▶ _PROMPT_
In the data that follows, count the lines where "timing" appears, and write only the number.

(Saved entries)
---+---

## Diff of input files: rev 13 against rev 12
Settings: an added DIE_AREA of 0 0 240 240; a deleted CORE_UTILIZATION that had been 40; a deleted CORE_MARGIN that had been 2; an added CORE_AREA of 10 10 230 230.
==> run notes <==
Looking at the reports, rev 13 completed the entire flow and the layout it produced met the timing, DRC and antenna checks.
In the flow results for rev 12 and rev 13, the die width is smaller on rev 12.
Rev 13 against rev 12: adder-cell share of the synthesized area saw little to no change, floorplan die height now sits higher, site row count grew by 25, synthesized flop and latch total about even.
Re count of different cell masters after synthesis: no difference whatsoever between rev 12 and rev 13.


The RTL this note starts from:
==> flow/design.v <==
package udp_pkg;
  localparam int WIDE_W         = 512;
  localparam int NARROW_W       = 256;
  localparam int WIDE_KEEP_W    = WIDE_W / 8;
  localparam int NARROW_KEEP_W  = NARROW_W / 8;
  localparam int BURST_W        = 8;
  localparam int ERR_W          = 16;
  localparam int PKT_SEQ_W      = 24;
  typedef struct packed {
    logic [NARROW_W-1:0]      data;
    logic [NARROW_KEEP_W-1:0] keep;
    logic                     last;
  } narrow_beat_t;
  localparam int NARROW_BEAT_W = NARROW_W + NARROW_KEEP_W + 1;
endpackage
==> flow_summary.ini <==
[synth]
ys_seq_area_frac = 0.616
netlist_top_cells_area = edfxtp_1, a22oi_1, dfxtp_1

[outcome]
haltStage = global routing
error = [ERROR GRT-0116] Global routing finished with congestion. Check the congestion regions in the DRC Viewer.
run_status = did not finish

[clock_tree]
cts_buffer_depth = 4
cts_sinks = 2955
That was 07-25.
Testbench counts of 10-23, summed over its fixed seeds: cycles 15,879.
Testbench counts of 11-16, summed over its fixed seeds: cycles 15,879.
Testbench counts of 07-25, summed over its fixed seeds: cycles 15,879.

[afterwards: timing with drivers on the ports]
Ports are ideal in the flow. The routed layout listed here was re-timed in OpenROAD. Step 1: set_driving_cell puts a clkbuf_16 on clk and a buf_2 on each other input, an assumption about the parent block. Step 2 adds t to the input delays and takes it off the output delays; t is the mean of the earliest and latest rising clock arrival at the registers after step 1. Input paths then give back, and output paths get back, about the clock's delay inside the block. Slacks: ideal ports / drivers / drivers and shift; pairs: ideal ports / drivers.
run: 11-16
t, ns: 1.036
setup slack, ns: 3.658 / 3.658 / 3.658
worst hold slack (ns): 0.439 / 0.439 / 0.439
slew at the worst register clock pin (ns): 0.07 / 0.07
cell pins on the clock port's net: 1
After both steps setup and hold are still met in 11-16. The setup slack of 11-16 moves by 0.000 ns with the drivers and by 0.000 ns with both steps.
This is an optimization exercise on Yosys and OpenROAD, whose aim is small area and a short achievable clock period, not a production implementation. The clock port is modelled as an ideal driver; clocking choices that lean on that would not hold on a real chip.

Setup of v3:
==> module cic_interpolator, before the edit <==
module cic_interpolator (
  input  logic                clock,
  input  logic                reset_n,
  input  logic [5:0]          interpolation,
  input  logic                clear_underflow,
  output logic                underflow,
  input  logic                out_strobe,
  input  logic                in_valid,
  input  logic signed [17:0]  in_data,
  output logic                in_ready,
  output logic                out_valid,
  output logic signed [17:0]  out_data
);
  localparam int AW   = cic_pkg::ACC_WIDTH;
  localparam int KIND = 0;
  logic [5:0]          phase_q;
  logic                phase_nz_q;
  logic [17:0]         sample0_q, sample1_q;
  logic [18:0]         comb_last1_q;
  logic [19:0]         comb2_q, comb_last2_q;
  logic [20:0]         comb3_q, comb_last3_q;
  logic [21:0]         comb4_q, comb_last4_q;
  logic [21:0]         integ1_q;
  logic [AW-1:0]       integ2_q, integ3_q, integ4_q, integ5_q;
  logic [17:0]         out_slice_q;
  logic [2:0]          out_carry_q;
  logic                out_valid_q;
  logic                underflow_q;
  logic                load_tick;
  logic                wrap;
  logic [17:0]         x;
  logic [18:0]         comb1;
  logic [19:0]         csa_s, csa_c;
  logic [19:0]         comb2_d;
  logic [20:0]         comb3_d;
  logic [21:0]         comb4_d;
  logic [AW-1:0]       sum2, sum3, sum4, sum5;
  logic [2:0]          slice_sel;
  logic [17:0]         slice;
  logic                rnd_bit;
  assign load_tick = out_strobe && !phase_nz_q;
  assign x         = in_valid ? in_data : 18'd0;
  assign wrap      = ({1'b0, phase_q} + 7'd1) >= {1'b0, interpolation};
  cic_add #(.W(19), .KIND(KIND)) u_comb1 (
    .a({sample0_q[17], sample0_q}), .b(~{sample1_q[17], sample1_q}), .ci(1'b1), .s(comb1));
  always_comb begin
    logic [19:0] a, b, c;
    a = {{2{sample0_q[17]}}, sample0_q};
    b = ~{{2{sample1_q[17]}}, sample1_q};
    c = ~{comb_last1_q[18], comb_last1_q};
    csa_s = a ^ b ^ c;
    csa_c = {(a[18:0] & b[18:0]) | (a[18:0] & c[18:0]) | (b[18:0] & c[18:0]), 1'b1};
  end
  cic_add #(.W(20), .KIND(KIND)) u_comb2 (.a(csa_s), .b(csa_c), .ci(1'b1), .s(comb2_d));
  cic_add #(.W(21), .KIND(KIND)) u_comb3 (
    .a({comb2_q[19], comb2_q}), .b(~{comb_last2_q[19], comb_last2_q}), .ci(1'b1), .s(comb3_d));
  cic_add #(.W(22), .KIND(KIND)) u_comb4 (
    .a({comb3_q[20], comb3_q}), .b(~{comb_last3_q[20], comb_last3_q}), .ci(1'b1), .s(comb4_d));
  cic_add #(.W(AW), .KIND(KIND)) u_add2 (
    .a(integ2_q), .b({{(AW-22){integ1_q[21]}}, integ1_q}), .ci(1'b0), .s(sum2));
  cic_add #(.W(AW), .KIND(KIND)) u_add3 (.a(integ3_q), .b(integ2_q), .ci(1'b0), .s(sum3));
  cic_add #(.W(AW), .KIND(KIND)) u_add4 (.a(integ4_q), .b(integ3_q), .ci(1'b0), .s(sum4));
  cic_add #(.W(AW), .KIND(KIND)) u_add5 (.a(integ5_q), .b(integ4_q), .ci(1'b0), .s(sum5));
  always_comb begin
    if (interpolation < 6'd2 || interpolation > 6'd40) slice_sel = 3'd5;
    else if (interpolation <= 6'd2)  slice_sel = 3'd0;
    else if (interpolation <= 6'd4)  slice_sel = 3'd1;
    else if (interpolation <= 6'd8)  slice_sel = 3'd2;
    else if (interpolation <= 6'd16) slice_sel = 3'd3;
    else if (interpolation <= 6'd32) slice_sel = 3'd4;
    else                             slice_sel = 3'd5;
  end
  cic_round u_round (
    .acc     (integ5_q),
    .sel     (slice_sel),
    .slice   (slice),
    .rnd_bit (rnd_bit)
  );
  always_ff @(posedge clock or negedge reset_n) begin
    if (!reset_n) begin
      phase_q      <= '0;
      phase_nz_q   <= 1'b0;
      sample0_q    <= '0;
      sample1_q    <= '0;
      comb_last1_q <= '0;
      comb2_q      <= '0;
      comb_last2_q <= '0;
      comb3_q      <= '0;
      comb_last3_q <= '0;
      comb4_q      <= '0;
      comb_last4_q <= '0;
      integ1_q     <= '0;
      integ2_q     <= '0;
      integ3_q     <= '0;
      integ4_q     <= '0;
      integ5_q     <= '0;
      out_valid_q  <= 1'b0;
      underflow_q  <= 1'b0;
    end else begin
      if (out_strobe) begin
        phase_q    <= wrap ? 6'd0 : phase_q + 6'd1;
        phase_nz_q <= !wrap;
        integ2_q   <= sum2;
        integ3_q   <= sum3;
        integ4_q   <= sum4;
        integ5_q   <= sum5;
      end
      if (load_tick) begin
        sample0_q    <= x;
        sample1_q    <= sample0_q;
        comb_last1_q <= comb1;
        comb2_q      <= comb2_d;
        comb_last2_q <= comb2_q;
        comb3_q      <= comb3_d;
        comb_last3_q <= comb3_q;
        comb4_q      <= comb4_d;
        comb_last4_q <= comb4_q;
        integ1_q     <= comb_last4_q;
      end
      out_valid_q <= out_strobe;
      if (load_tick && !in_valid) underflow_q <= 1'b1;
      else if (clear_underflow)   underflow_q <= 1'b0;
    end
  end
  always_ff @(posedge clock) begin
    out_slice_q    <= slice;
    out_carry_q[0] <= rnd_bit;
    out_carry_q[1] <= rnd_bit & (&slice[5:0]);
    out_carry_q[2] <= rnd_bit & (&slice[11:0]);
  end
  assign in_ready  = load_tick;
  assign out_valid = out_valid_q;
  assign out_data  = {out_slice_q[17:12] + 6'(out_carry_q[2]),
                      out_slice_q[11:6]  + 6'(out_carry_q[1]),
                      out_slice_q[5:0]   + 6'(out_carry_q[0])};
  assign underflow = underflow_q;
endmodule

---+---

▶ _EXPECTED OUTPUT_
2